Which platform should you pick, YouTube, Instagram, or a podcast?
Ask yourself what you are good at and play to your strengths. Don’t follow what’s trendy but instead pick a medium that fits your personality well and that comes easy to you.
Don’t think that you need to be on all social media platforms. Especially in the beginning, focus on one thing that you know you can do really well, and do it really well – you can always add another platform later if you already have the traction.
Setting realistic goals
If you want to build a platform, set realistic goals. Ask yourself what you can do every single week. Building an audience takes time and you need to be consistent, so set realistic goals. Create quality content on a consistent basis; that’s how you build a sustainable online business.

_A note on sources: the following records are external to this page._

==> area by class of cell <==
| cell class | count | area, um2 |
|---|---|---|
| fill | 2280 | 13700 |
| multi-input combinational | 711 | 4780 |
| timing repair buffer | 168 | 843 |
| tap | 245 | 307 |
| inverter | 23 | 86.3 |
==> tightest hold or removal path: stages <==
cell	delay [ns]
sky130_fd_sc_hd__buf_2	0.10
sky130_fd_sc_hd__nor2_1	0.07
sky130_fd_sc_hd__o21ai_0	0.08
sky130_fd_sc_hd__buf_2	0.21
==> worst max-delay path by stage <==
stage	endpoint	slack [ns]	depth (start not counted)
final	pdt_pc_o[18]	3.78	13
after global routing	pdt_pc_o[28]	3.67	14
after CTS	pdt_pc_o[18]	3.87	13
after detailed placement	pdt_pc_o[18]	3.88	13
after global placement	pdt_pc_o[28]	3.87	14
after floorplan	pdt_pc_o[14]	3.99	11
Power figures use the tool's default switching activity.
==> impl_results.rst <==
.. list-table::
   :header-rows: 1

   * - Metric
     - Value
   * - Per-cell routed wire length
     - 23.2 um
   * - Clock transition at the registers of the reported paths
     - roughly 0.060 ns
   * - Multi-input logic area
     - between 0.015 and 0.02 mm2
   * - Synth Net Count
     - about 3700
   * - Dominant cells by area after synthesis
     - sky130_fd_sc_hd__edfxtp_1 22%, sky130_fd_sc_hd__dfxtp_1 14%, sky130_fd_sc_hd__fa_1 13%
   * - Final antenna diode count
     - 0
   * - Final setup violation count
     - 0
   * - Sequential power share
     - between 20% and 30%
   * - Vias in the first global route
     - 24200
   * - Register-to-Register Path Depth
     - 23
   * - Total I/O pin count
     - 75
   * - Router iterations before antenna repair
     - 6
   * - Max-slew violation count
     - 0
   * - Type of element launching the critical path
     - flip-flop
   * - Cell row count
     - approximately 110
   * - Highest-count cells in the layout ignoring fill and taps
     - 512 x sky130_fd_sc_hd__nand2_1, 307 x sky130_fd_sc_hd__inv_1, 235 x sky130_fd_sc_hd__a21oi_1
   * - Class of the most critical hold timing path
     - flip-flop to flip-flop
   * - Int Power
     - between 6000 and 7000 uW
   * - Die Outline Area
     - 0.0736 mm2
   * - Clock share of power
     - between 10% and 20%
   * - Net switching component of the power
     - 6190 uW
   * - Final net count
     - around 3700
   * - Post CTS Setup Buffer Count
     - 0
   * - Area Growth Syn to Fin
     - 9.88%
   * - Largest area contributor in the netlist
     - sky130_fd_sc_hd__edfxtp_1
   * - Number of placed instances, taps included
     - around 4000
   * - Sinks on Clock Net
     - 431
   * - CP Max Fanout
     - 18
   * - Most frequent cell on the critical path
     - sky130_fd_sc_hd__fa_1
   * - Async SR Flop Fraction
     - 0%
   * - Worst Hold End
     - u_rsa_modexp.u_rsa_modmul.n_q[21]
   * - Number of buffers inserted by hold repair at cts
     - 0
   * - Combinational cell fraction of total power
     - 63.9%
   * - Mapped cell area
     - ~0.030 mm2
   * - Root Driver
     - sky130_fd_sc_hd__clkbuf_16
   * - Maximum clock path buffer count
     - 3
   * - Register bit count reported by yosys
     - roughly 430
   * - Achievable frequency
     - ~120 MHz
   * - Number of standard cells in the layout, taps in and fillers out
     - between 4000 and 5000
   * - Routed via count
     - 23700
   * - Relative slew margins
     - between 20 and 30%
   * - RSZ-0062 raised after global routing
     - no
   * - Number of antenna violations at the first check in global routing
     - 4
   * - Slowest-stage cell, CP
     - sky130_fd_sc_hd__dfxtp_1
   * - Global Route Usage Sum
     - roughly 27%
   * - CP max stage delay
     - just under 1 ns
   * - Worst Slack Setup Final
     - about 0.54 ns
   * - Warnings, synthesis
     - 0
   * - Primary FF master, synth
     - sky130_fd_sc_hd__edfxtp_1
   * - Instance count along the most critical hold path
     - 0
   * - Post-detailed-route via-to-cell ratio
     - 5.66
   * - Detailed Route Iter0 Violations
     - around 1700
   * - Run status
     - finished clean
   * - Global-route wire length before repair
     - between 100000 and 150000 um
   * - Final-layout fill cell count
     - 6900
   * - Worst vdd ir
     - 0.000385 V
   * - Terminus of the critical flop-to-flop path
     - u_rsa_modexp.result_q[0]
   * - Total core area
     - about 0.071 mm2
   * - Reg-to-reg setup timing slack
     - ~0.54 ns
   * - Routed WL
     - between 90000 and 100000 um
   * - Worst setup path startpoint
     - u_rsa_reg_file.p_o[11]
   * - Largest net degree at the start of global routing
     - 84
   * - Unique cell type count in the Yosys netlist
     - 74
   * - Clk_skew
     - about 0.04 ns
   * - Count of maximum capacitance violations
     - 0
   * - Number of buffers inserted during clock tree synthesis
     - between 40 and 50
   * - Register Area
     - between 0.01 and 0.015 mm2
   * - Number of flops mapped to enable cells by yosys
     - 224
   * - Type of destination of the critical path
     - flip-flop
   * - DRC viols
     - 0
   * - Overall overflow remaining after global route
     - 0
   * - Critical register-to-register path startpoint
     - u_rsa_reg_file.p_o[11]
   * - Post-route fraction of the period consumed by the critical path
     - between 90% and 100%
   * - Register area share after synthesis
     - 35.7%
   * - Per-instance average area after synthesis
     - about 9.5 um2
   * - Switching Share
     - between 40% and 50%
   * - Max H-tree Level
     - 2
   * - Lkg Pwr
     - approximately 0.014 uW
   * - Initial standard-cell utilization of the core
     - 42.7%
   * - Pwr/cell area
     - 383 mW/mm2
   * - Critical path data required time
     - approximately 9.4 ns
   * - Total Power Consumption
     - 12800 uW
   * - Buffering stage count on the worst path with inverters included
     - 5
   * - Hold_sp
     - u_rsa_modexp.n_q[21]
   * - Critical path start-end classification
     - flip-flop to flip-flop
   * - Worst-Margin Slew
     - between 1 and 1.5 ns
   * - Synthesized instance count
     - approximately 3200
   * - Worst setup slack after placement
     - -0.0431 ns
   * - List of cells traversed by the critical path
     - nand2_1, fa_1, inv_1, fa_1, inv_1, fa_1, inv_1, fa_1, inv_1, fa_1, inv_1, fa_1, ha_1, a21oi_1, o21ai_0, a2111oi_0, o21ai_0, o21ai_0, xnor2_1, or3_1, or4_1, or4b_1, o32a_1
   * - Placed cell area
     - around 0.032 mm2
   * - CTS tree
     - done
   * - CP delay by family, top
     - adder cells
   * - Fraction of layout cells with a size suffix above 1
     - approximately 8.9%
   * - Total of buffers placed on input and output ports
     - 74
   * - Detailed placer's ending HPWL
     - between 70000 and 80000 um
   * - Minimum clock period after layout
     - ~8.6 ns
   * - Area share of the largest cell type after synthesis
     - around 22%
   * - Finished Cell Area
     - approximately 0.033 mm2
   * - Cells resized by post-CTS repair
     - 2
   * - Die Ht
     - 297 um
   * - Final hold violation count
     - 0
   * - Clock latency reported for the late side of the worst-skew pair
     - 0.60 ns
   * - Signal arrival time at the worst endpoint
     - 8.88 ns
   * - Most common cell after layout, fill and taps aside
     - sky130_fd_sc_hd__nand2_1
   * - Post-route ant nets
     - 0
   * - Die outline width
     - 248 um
[src/source/cmul_defines.svh]
`ifndef CMUL_DEFINES_SVH
`define CMUL_DEFINES_SVH

// datapath widths
`define CMUL_DWIDTH      8           // operand element width, also the memory byte
`define CMUL_RWIDTH      18          // result element width
`define CMUL_AW          16          // system and memory address width
`define CMUL_REG_DW      16          // apb data and register width

// register file placement
`define CMUL_APB_BADDR   16'h0000    // base of the register window

// per-operation memory traffic
`define CMUL_OP_BYTES    4           // bytes read per operation
`define CMUL_RES_BYTES   6           // bytes written per operation
`define CMUL_OP_STRIDE   2           // operand address step
`define CMUL_RES_STRIDE  6           // result address step

`endif

[src/source/cmul_arith_pkg.sv]
`default_nettype none

`include "cmul_defines.svh"

package cmul_arith_pkg;

    // one complex element as read from memory
    typedef struct packed {
        logic signed [`CMUL_DWIDTH-1:0] re;     // real part
        logic signed [`CMUL_DWIDTH-1:0] im;     // imaginary part
    } cplx_op_t;

    // both factors of one multiplication, 32 bits
    typedef struct packed {
        cplx_op_t a;                            // operand 1
        cplx_op_t b;                            // operand 2
    } operand_t;

    // product, 36 bits
    typedef struct packed {
        logic signed [`CMUL_RWIDTH-1:0] re;     // ar*br - ai*bi
        logic signed [`CMUL_RWIDTH-1:0] im;     // ar*bi + ai*br
    } result_t;

endpackage

`default_nettype wire

[src/source/cmul_ctrl_pkg.sv]
`default_nettype none

`include "cmul_defines.svh"

package cmul_ctrl_pkg;

    // offsets from CMUL_APB_BADDR
    typedef enum logic [`CMUL_AW-1:0] {
        REG_OP1_ADDR = `CMUL_AW'(0),            // operand 1 base, rw
        REG_OP2_ADDR = `CMUL_AW'(1),            // operand 2 base, rw
        REG_RES_ADDR = `CMUL_AW'(2),            // result base, rw
        REG_NO_OP    = `CMUL_AW'(3),            // operation count, rw
        REG_START    = `CMUL_AW'(4),            // start bit, write only
        REG_DONE     = `CMUL_AW'(5),            // done bit, rw
        REG_STATE    = `CMUL_AW'(6)             // sequencer state, read only
    } reg_offset_e;

    typedef enum logic [1:0] {
        IDLE   = 2'd0,                          // waiting for start
        RD_OPS = 2'd1,                          // fetching operand bytes
        WORK   = 2'd2,                          // waiting on the multiplier
        WR_RES = 2'd3                           // storing result bytes
    } seq_state_e;

    // software visible configuration, 64 bits
    typedef struct packed {
        logic [`CMUL_REG_DW-1:0] op1_addr;      // current operand 1 address
        logic [`CMUL_REG_DW-1:0] op2_addr;      // current operand 2 address
        logic [`CMUL_REG_DW-1:0] res_addr;      // current result address
        logic [`CMUL_REG_DW-1:0] no_op;         // operations per batch
    } cfg_t;

endpackage

`default_nettype wire

[src/source/cmul_slice.sv]
`timescale 1ns/1ps
`default_nettype none

module cmul_slice #(
    parameter type payload_t = logic    // carried item
) (
    input  logic     clk,
    input  logic     rst_n,
    input  logic     in_valid,
    input  payload_t in_data,
    output logic     in_ready,
    output logic     out_valid,
    output payload_t out_data,
    input  logic     out_ready
);

    logic     full;     // entry occupied
    payload_t data_q;   // stored item

    // accept when empty or when the held item leaves this cycle
    assign in_ready  = ~full | out_ready;
    assign out_valid = full;
    assign out_data  = data_q;

    always_ff @(posedge clk or negedge rst_n) begin
        if (!rst_n)
            full <= 1'b0;
        else if (in_valid && in_ready)
            full <= 1'b1;
        else if (out_ready)
            full <= 1'b0;   // drained with nothing behind it
    end

    always_ff @(posedge clk) begin
        if (in_valid && in_ready) data_q <= in_data;
    end

endmodule

`default_nettype wire

[src/source/cmul_datapath.sv]
`timescale 1ns/1ps
`default_nettype none

`include "cmul_defines.svh"

module cmul_datapath (
    input  logic                      clk,
    input  logic                      rst_n,
    input  logic                      op_valid,
    input  cmul_arith_pkg::operand_t  op_data,
    output logic                      op_ready,
    output logic                      res_valid,
    output cmul_arith_pkg::result_t   res_data,
    input  logic                      res_ready
);
    import cmul_arith_pkg::*;

    localparam int PW  = 2 * `CMUL_DWIDTH;     // product width
    localparam int EXT = `CMUL_RWIDTH - PW;    // sign extension bits

    operand_t             ops;          // registered operands
    logic                 ops_valid;
    logic                 mid_ready;    // output slice can take a result
    result_t              prod;
    logic signed [PW-1:0] p_rr, p_ii, p_ri, p_ir;

    cmul_slice #(.payload_t(operand_t)) in_slice (
        .clk       (clk),
        .rst_n     (rst_n),
        .in_valid  (op_valid),
        .in_data   (op_data),
        .in_ready  (op_ready),
        .out_valid (ops_valid),
        .out_data  (ops),
        .out_ready (mid_ready)      // stalls behind a held result
    );

    // four signed 8x8 products
    assign p_rr = ops.a.re * ops.b.re;
    assign p_ii = ops.a.im * ops.b.im;
    assign p_ri = ops.a.re * ops.b.im;
    assign p_ir = ops.a.im * ops.b.re;

    assign prod.re = {{EXT{p_rr[PW-1]}}, p_rr} - {{EXT{p_ii[PW-1]}}, p_ii};
    assign prod.im = {{EXT{p_ri[PW-1]}}, p_ri} + {{EXT{p_ir[PW-1]}}, p_ir};

    cmul_slice #(.payload_t(result_t)) out_slice (
        .clk       (clk),
        .rst_n     (rst_n),
        .in_valid  (ops_valid),
        .in_data   (prod),
        .in_ready  (mid_ready),
        .out_valid (res_valid),
        .out_data  (res_data),
        .out_ready (res_ready)
    );

endmodule

`default_nettype wire

[src/source/cmul_apb_regs.sv]
`timescale 1ns/1ps
`default_nettype none

`include "cmul_defines.svh"

module cmul_apb_regs (
    input  logic                       clk,
    input  logic                       rst_n,
    input  logic [`CMUL_AW-1:0]        paddr,
    input  logic                       psel,
    input  logic                       penable,
    input  logic                       pwrite,
    input  logic [`CMUL_REG_DW-1:0]    pwdata,
    input  cmul_ctrl_pkg::seq_state_e  state,
    input  logic                       finish,
    input  logic                       op_done,
    output logic [`CMUL_REG_DW-1:0]    prdata,
    output logic                       pready,
    output logic                       pslverr,
    output cmul_ctrl_pkg::cfg_t        cfg,
    output logic                       start
);
    import cmul_ctrl_pkg::*;

    localparam logic [`CMUL_REG_DW-1:0] OP_STEP  = `CMUL_REG_DW'(`CMUL_OP_STRIDE);
    localparam logic [`CMUL_REG_DW-1:0] RES_STEP = `CMUL_REG_DW'(`CMUL_RES_STRIDE);

    logic [`CMUL_AW-1:0]     offs;      // offset inside the register window
    logic                    setup;     // first apb cycle
    logic                    wr_sel;    // setup phase write
    logic                    rd_sel;    // setup phase read
    logic                    wr_ok;     // offset is writable
    logic                    rd_ok;     // offset is readable
    logic                    done;      // batch complete flag
    logic [`CMUL_REG_DW-1:0] rd_mux;    // read data before the register

    assign pready = 1'b1;               // no wait states
    assign offs   = paddr - `CMUL_APB_BADDR;
    assign setup  = psel & ~penable;
    assign wr_sel = setup & pwrite;
    assign rd_sel = setup & ~pwrite;

    // access rights per offset, anything else is unmapped
    always_comb begin
        wr_ok = 1'b0;
        rd_ok = 1'b0;
        case (offs)
            REG_OP1_ADDR, REG_OP2_ADDR, REG_RES_ADDR, REG_NO_OP, REG_DONE: begin
                wr_ok = 1'b1;
                rd_ok = 1'b1;
            end
            REG_START: wr_ok = 1'b1;                    // reads of start are errors
            REG_STATE: rd_ok = 1'b1;                    // state is read only
            default:   ;
        endcase
    end

    always_comb begin
        case (offs)
            REG_OP1_ADDR: rd_mux = cfg.op1_addr;
            REG_OP2_ADDR: rd_mux = cfg.op2_addr;
            REG_RES_ADDR: rd_mux = cfg.res_addr;
            REG_NO_OP:    rd_mux = cfg.no_op;
            REG_DONE:     rd_mux = {{(`CMUL_REG_DW-1){1'b0}}, done};
            REG_STATE:    rd_mux = {{(`CMUL_REG_DW-2){1'b0}}, state};  // zero extended
            default:      rd_mux = '0;
        endcase
    end

    // cpu write wins over the per-operation step
    always_ff @(posedge clk or negedge rst_n) begin
        if (!rst_n) begin
            cfg <= '0;
        end else begin
            if (wr_sel && offs == REG_OP1_ADDR) cfg.op1_addr <= pwdata;
            else if (op_done)                   cfg.op1_addr <= cfg.op1_addr + OP_STEP;
            if (wr_sel && offs == REG_OP2_ADDR) cfg.op2_addr <= pwdata;
            else if (op_done)                   cfg.op2_addr <= cfg.op2_addr + OP_STEP;
            if (wr_sel && offs == REG_RES_ADDR) cfg.res_addr <= pwdata;
            else if (op_done)                   cfg.res_addr <= cfg.res_addr + RES_STEP;
            if (wr_sel && offs == REG_NO_OP)    cfg.no_op    <= pwdata;
        end
    end

    always_ff @(posedge clk or negedge rst_n) begin
        if (!rst_n) begin
            start   <= 1'b0;
            done    <= 1'b0;
            pslverr <= 1'b0;
            prdata  <= '0;
        end else begin
            // single cycle pulse, only honoured while idle
            start   <= wr_sel && (offs == REG_START) && pwdata[0] && (state == IDLE);
            if (wr_sel && offs == REG_DONE) done <= pwdata[0];   // software clear
            else if (finish)                done <= 1'b1;
            pslverr <= setup && !(pwrite ? wr_ok : rd_ok);       // seen in access phase
            if (rd_sel) prdata <= rd_mux;
        end
    end

endmodule

`default_nettype wire

[src/source/cmul_sequencer.sv]
`timescale 1ns/1ps
`default_nettype none

`include "cmul_defines.svh"

module cmul_sequencer (
    input  logic                       clk,
    input  logic                       rst_n,
    input  cmul_ctrl_pkg::cfg_t        cfg,
    input  logic                       start,
    input  logic [`CMUL_DWIDTH-1:0]    mem_rd_data,
    input  logic                       op_ready,
    input  logic                       res_valid,
    input  cmul_arith_pkg::result_t    res_data,
    output cmul_ctrl_pkg::seq_state_e  state,
    output logic                       finish,
    output logic                       op_done,
    output logic                       mem_ce,
    output logic                       mem_we,
    output logic [`CMUL_AW-1:0]        mem_addr,
    output logic [`CMUL_DWIDTH-1:0]    mem_wr_data,
    output logic                       op_valid,
    output cmul_arith_pkg::operand_t   op_data,
    output logic                       res_ready
);
    import cmul_ctrl_pkg::*;

    localparam logic [2:0] RD_LAST = 3'(`CMUL_OP_BYTES - 1);    // index of op2 imaginary
    localparam logic [2:0] WR_LAST = 3'(`CMUL_RES_BYTES - 1);   // index of top imaginary byte
    localparam int         PAD     = 3 * `CMUL_DWIDTH - `CMUL_RWIDTH;

    logic [2:0]              byte_cnt;  // byte index within read or write burst
    logic [`CMUL_REG_DW-1:0] op_cnt;    // operations finished in this batch
    logic [`CMUL_REG_DW-1:0] op_cnt_nx;
    logic                    rd_last;   // last operand read issued
    logic                    wr_act;    // result byte write this cycle
    logic                    wr_last;   // sixth result byte
    logic                    wr_gap;    // turnaround before the next fetch
    logic                    last_op;   // current operation ends the batch
    logic                    rd_vld_q;  // read data arrives this cycle
    logic [1:0]              rd_idx_q;  // which operand byte it is

    assign op_cnt_nx = op_cnt + 1'b1;
    assign last_op   = (op_cnt_nx >= cfg.no_op);      // no_op of 0 still runs once
    assign rd_last   = (state == RD_OPS) && (byte_cnt == RD_LAST);
    assign wr_act    = (state == WR_RES) && (byte_cnt <= WR_LAST);
    assign wr_last   = (state == WR_RES) && (byte_cnt == WR_LAST);
    assign wr_gap    = (state == WR_RES) && (byte_cnt == WR_LAST + 3'd1);
    assign finish    = wr_last & last_op;
    assign op_done   = wr_last & ~last_op;
    assign res_ready = wr_last;                       // release the result with its last byte
    assign mem_ce    = (state == RD_OPS) | wr_act;
    assign mem_we    = wr_act;

    always_ff @(posedge clk or negedge rst_n) begin
        if (!rst_n) begin
            state    <= IDLE;
            byte_cnt <= '0;
        end else begin
            case (state)
                IDLE: begin
                    if (start) state <= RD_OPS;
                    byte_cnt <= '0;
                end
                RD_OPS: begin
                    if (rd_last) begin
                        state    <= WORK;
                        byte_cnt <= '0;
                    end else begin
                        byte_cnt <= byte_cnt + 3'd1;
                    end
                end
                WORK: if (res_valid) state <= WR_RES;   // result waits in the output slice
                WR_RES: begin
                    if (finish) begin
                        state    <= IDLE;
                        byte_cnt <= '0;
                    end else if (wr_gap) begin
                        state    <= RD_OPS;             // stepped addresses now visible
                        byte_cnt <= '0;
                    end else begin
                        byte_cnt <= byte_cnt + 3'd1;
                    end
                end
            endcase
        end
    end

    always_ff @(posedge clk or negedge rst_n) begin
        if (!rst_n) begin
            op_cnt   <= '0;
            rd_vld_q <= 1'b0;
            rd_idx_q <= '0;
            op_valid <= 1'b0;
        end else begin
            if (start)        op_cnt <= '0;
            else if (op_done) op_cnt <= op_cnt_nx;
            rd_vld_q <= (state == RD_OPS);              // one cycle read latency
            rd_idx_q <= byte_cnt[1:0];
            if (rd_vld_q && rd_idx_q == RD_LAST[1:0]) op_valid <= 1'b1;
            else if (op_ready)                        op_valid <= 1'b0;
        end
    end

    // operand bytes land as they come back, held until accepted
    always_ff @(posedge clk) begin
        if (rd_vld_q) begin
            case (rd_idx_q)
                2'd0: op_data.a.re <= mem_rd_data;
                2'd1: op_data.a.im <= mem_rd_data;
                2'd2: op_data.b.re <= mem_rd_data;
                2'd3: op_data.b.im <= mem_rd_data;
            endcase
        end
    end

    always_comb begin
        if (state == RD_OPS)    // op1 pair first, then op2 pair
            mem_addr = (byte_cnt[1] ? cfg.op2_addr : cfg.op1_addr)
                     + {{(`CMUL_AW-1){1'b0}}, byte_cnt[0]};
        else
            mem_addr = cfg.res_addr + {{(`CMUL_AW-3){1'b0}}, byte_cnt};
    end

    // little endian, top two bits of each part zero filled to a byte
    always_comb begin
        case (byte_cnt)
            3'd0:    mem_wr_data = res_data.re[`CMUL_DWIDTH-1:0];
            3'd1:    mem_wr_data = res_data.re[2*`CMUL_DWIDTH-1:`CMUL_DWIDTH];
            3'd2:    mem_wr_data = {{PAD{1'b0}}, res_data.re[`CMUL_RWIDTH-1:2*`CMUL_DWIDTH]};
            3'd3:    mem_wr_data = res_data.im[`CMUL_DWIDTH-1:0];
            3'd4:    mem_wr_data = res_data.im[2*`CMUL_DWIDTH-1:`CMUL_DWIDTH];
            default: mem_wr_data = {{PAD{1'b0}}, res_data.im[`CMUL_RWIDTH-1:2*`CMUL_DWIDTH]};
        endcase
    end

endmodule

`default_nettype wire

[src/source/cmul_top.sv]
`timescale 1ns/1ps
`default_nettype none

`include "cmul_defines.svh"

module cmul_top (
    input  logic                     clk,
    input  logic                     rst_n,
    input  logic [`CMUL_AW-1:0]      paddr,
    input  logic                     psel,
    input  logic                     penable,
    input  logic                     pwrite,
    input  logic [`CMUL_REG_DW-1:0]  pwdata,
    output logic [`CMUL_REG_DW-1:0]  prdata,
    output logic                     pready,
    output logic                     pslverr,
    output logic                     mem_ce,
    output logic                     mem_we,
    output logic [`CMUL_AW-1:0]      mem_addr,
    output logic [`CMUL_DWIDTH-1:0]  mem_wr_data,
    input  logic [`CMUL_DWIDTH-1:0]  mem_rd_data
);
    import cmul_ctrl_pkg::*;
    import cmul_arith_pkg::*;

    cfg_t       cfg;                    // live register values
    seq_state_e state;
    logic       start, finish, op_done;
    logic       op_valid, op_ready, res_valid, res_ready;
    operand_t   op_data;
    result_t    res_data;

    cmul_apb_regs regs_inst (
        .clk (clk), .rst_n (rst_n),
        .paddr (paddr), .psel (psel), .penable (penable), .pwrite (pwrite),
        .pwdata (pwdata), .prdata (prdata), .pready (pready), .pslverr (pslverr),
        .state (state), .finish (finish), .op_done (op_done),
        .cfg (cfg), .start (start)
    );

    cmul_sequencer seq_inst (
        .clk (clk), .rst_n (rst_n), .cfg (cfg), .start (start),
        .state (state), .finish (finish), .op_done (op_done),
        .mem_ce (mem_ce), .mem_we (mem_we), .mem_addr (mem_addr),
        .mem_wr_data (mem_wr_data), .mem_rd_data (mem_rd_data),
        .op_valid (op_valid), .op_ready (op_ready), .op_data (op_data),
        .res_valid (res_valid), .res_ready (res_ready), .res_data (res_data)
    );

    cmul_datapath dp_inst (
        .clk (clk), .rst_n (rst_n),
        .op_valid (op_valid), .op_data (op_data), .op_ready (op_ready),
        .res_valid (res_valid), .res_data (res_data), .res_ready (res_ready)
    );

endmodule

`default_nettype wire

How to teach languages in a smarter way and grow your business.
Lindsay suggests you ask yourself the following question: ‘’How can I help people best in the most effective way, and how can I help more people in the same amount of time?’ The key is not to teach more hours but package what you offer in a smarter way. For example:
If you offer one-on-one teaching, instead of charging by the hour, offer packages. Let your students pay beforehand, that way they will be more likely to show up.
Sell subscription-based programmes. Offer group lessons so that you can help more people at the same time. Use scheduling tools like Acuity scheduling and Calendry. Offer replays to the students who can’t make it to your lessons. Sell digital products like ebooks, courses, learning materials, membership programmes, and live training sessions.
Lindsay’s final tip: be unique! Why should someone take lessons with you? Develop a certain approach toward learning the languages that you teach and make it clear what you’re about. Stand out from the crowd!
What kind of courses should you create?
Ask yourself the following questions: – What do your students want? – What are you good at? – What knowledge do you already have? If you can find something that touches on all of them, you’ve found the sweet spot!